Source records
------------------------------------------------------------
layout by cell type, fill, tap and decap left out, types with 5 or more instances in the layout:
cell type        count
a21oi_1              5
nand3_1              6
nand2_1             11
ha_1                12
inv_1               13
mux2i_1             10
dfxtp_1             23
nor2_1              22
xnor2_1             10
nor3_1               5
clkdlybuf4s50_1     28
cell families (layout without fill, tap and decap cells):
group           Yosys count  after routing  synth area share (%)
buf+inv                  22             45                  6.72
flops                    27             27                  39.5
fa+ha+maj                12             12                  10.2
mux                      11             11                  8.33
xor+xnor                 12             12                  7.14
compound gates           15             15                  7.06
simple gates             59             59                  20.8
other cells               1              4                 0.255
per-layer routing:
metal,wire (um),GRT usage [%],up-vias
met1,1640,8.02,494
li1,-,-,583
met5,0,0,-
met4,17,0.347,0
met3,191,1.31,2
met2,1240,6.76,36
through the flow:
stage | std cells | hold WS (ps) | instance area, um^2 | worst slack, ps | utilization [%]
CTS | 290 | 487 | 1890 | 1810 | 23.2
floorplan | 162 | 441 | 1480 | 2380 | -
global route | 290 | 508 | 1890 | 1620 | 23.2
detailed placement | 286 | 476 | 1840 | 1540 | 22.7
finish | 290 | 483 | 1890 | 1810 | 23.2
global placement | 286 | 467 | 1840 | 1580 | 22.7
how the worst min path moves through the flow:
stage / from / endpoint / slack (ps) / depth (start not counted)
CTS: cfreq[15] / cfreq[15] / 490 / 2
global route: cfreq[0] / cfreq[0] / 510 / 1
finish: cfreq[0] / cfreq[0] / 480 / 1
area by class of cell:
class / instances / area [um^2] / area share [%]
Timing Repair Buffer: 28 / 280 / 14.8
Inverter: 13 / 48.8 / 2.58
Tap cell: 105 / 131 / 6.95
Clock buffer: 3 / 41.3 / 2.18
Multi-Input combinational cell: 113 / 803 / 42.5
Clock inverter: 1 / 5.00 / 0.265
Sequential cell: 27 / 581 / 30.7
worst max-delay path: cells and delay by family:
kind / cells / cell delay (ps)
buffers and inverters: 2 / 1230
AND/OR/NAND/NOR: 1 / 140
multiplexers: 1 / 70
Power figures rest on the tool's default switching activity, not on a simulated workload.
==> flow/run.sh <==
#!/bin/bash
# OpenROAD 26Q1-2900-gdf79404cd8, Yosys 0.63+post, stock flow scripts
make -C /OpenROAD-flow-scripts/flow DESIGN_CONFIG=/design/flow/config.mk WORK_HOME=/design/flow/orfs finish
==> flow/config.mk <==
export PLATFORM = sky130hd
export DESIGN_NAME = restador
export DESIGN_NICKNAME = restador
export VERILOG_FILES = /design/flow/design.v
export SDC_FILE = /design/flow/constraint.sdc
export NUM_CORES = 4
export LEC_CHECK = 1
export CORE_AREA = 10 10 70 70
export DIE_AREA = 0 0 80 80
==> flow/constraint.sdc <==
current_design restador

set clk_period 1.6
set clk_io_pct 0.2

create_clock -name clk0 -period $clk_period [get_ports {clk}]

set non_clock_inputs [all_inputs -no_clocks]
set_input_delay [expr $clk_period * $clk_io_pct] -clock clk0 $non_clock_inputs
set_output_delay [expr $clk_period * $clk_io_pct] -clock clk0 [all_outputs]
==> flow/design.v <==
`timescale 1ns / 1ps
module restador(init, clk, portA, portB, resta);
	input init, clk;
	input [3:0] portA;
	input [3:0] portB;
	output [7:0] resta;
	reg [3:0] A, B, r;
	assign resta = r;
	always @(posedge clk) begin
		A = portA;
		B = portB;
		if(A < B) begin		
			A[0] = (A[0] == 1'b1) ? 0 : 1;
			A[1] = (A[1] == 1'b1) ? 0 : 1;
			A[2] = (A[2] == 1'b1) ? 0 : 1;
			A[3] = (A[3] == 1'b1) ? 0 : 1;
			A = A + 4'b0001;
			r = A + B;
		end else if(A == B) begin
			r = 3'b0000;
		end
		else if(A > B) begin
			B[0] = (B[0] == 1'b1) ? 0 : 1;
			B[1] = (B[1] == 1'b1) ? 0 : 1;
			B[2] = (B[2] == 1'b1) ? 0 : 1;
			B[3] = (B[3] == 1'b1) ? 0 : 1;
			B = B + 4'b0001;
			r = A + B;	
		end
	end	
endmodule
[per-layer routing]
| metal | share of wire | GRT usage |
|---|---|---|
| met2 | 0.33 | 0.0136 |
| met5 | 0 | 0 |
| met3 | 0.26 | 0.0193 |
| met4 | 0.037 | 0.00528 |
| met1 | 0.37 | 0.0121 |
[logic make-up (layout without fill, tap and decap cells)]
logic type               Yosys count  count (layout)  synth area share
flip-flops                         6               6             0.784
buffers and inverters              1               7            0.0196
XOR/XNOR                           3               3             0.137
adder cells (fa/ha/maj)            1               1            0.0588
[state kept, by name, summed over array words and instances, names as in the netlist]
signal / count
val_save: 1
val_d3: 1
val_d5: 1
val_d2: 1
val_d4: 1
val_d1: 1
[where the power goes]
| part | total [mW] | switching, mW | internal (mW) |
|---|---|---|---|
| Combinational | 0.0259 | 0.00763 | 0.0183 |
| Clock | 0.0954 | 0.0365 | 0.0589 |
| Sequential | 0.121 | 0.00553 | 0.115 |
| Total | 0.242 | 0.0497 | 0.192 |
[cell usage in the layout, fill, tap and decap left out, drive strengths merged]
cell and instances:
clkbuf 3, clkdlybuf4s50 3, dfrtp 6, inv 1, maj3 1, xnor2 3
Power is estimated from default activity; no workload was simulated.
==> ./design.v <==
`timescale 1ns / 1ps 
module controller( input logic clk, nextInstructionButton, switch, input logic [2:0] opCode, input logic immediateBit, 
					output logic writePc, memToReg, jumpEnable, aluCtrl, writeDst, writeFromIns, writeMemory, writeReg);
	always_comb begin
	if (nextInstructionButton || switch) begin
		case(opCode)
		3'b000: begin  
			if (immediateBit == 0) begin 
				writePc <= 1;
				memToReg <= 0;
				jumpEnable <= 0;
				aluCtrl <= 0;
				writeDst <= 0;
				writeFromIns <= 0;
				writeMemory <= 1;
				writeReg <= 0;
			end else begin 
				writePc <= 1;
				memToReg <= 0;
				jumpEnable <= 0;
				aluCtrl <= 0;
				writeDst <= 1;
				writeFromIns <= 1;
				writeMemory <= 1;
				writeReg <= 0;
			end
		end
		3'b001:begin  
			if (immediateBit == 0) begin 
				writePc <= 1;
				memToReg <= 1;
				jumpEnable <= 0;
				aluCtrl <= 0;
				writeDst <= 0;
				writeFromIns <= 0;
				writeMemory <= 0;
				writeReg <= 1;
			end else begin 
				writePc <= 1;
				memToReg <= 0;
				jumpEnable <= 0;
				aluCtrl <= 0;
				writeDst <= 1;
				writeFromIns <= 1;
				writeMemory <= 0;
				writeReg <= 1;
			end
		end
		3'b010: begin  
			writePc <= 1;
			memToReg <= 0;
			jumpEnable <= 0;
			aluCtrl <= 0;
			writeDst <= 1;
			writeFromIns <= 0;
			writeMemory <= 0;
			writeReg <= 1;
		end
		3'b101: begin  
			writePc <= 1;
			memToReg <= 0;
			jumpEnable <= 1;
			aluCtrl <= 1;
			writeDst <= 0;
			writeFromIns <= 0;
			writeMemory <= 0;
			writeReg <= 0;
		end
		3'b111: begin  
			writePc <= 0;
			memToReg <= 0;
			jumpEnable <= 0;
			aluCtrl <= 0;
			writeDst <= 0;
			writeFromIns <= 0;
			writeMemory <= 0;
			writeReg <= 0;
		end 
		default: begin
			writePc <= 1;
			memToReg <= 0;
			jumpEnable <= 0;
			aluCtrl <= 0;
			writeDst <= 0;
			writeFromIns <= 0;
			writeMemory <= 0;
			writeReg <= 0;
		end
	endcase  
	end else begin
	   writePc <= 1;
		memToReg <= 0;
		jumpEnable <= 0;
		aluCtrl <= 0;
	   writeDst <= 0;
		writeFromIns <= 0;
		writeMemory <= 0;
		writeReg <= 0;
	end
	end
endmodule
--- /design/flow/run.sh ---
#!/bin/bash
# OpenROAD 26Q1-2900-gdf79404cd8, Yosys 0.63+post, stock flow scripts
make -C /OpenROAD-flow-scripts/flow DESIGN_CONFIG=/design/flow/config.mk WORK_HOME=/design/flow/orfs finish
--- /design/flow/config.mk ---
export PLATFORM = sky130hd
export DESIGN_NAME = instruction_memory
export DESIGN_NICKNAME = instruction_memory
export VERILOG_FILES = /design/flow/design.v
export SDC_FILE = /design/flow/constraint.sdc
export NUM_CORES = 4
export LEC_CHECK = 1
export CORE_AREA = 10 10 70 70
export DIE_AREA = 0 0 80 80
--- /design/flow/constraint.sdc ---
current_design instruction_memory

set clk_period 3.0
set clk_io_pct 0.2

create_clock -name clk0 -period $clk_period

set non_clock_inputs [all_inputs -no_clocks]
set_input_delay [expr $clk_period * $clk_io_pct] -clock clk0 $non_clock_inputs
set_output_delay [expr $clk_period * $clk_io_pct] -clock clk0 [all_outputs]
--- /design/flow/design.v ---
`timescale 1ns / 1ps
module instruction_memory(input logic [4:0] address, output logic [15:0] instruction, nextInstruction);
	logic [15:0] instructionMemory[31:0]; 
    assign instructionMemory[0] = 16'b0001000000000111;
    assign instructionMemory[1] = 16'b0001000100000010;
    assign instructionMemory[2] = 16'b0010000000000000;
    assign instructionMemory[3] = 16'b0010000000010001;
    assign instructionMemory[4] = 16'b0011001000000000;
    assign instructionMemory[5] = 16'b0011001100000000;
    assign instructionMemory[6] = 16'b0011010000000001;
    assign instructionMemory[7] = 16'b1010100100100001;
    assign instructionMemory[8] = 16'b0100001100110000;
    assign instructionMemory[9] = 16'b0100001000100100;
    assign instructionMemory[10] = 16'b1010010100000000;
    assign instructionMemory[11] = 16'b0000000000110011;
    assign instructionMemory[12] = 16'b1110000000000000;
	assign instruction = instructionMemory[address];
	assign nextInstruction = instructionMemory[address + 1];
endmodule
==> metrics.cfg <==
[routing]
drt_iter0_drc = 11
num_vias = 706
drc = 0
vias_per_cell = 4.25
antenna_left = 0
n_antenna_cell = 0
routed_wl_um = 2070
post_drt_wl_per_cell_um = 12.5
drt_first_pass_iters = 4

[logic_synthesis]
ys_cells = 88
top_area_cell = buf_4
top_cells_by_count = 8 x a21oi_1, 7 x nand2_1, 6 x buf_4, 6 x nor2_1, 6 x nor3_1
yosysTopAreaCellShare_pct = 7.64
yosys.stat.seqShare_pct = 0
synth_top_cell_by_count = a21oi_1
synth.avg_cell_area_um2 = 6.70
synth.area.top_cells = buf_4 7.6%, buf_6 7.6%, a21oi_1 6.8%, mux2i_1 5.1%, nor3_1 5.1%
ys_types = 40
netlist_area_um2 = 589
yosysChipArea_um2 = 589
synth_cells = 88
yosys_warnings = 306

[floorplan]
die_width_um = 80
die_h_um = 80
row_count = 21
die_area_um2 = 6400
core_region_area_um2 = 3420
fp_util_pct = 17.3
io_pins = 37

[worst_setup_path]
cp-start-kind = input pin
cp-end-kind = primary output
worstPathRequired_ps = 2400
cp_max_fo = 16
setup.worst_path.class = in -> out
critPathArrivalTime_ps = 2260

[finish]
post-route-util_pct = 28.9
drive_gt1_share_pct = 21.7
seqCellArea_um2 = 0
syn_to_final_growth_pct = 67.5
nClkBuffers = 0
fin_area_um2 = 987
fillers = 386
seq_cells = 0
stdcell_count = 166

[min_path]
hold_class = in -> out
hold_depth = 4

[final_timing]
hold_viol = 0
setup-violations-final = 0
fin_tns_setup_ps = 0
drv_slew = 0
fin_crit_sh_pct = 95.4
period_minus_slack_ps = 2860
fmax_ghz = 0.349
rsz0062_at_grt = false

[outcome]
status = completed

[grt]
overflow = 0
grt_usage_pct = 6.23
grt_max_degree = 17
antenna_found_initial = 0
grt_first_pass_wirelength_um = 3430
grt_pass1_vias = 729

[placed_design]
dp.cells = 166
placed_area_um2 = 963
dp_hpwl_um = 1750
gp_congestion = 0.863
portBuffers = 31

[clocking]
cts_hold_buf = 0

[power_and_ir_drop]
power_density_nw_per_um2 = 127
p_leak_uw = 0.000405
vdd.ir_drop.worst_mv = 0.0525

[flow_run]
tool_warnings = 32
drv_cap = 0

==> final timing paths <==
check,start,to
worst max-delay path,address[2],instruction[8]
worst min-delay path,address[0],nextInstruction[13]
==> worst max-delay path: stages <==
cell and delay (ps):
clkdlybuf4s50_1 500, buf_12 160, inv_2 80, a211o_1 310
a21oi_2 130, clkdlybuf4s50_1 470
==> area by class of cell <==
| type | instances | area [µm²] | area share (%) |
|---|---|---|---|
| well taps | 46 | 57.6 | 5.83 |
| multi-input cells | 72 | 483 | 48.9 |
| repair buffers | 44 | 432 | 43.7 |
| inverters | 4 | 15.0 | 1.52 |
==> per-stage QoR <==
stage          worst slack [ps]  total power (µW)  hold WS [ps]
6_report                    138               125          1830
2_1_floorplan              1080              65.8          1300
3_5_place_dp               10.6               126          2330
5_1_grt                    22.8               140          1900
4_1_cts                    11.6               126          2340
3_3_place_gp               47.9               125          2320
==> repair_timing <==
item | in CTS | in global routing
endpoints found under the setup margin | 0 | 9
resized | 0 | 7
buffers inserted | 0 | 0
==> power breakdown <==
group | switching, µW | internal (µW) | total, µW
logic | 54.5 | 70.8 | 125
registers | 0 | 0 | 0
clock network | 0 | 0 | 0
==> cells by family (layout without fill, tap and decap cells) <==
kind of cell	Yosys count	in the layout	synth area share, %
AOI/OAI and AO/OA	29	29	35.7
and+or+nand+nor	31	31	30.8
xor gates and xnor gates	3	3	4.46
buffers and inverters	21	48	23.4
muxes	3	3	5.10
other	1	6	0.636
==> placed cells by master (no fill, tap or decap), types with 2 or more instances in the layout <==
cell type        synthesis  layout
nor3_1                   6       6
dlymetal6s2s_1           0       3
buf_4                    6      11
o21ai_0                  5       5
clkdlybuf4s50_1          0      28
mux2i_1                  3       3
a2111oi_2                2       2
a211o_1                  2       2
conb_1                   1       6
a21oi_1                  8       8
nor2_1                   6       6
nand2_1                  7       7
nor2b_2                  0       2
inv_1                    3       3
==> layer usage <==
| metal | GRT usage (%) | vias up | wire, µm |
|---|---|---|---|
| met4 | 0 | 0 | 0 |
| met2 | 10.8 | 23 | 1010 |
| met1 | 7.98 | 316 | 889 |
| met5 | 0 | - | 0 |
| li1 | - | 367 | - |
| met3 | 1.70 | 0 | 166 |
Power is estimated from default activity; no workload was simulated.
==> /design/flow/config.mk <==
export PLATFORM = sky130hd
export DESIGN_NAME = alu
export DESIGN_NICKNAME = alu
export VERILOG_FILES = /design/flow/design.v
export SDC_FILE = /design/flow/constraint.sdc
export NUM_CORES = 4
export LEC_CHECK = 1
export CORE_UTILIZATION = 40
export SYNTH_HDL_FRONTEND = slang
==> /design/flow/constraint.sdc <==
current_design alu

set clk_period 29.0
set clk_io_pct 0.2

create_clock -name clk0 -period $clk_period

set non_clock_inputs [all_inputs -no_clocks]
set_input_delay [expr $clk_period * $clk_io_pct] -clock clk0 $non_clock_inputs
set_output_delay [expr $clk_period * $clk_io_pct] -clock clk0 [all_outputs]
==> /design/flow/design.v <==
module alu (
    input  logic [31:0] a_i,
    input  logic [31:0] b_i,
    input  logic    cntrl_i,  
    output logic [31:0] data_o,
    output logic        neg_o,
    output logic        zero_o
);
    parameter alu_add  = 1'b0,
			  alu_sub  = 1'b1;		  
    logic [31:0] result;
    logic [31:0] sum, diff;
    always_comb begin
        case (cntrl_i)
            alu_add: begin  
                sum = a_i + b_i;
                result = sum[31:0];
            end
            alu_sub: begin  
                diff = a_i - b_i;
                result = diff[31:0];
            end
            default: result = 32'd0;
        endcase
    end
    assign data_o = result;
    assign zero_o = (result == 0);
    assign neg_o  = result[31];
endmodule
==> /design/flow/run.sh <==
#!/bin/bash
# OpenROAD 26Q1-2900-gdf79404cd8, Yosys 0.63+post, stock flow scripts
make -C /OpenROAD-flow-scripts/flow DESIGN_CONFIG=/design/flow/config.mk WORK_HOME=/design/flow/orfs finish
------------------------------------------------------------
WHAT IS BEING ASKED:
For the lines above, output exactly those from the line containing "Clock inverter: 1 / 5.00 / 0.265" through the line containing "multiplexers: 1 / 70", and skip the others.

PROBLEM SOLUTION:
Clock inverter: 1 / 5.00 / 0.265
Sequential cell: 27 / 581 / 30.7
worst max-delay path: cells and delay by family:
kind / cells / cell delay (ps)
buffers and inverters: 2 / 1230
AND/OR/NAND/NOR: 1 / 140
multiplexers: 1 / 70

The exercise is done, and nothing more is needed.